Enlightening the World: The Creation of the Statue of Liberty

Yasmin Sabina Khan, Author . Cornell Univ. $24.95 (231p) ISBN 978-0-8014-4851-5

Despite countless publications on New York harbor's Statue of Liberty, no previous study has detailed its complex history. Independent scholar Khan ably fills this gap with a lucid account connecting France's widespread grief over Abraham Lincoln's 1865 assassination with that country's own struggles to establish a lasting democracy. Khan shows how Édouard-René Lefebvre de Laboulaye, a legal scholar and celebrant of French-American friendship, led others to design and construct what was officially called Liberty Enlightening the World . Other principals included the distinguished sculptor Auguste Bartholdi; visionary engineer Gustave Eiffel; prominent architect Richard Morris Hunt; and powerful publisher and fund-raiser Joseph Pulitzer.
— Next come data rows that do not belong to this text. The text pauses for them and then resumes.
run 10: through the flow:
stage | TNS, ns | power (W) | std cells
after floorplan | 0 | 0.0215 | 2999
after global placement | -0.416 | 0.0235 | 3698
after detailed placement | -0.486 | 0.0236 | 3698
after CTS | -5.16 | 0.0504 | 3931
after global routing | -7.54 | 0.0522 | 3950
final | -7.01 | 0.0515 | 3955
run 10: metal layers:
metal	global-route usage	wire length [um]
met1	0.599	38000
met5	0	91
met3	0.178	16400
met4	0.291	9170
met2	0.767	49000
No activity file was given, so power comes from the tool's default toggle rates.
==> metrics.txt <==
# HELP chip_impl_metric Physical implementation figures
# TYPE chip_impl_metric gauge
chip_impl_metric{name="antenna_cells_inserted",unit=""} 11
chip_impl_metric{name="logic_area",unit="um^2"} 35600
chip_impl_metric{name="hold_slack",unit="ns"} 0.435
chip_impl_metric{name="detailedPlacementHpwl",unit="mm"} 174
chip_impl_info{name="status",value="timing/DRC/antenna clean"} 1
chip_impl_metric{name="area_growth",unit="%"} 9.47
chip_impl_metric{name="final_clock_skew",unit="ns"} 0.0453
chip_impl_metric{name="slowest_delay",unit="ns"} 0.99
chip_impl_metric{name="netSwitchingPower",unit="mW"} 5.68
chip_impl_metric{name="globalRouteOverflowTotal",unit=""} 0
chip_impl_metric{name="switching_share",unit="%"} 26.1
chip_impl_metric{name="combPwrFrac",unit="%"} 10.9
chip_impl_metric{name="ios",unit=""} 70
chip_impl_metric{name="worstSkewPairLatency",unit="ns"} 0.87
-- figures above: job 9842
Khan sketches their lives plus that of Emma Lazarus, whose famous sonnet was added to the statue's pedestal in 1903. Khan suggests that the statue's crown of rays may derive from Benjamin Franklin's image of a sun rising over the new republic and that the broken chain under Lady Liberty's foot symbolizes slavery's abolition after the Civil War. Also intriguing were denunciations by women and African-Americans alike of the opening-day ceremonies as exaggerating the nation's commitment to liberty for all An important book for general audiences. B&w photos. (Mar.)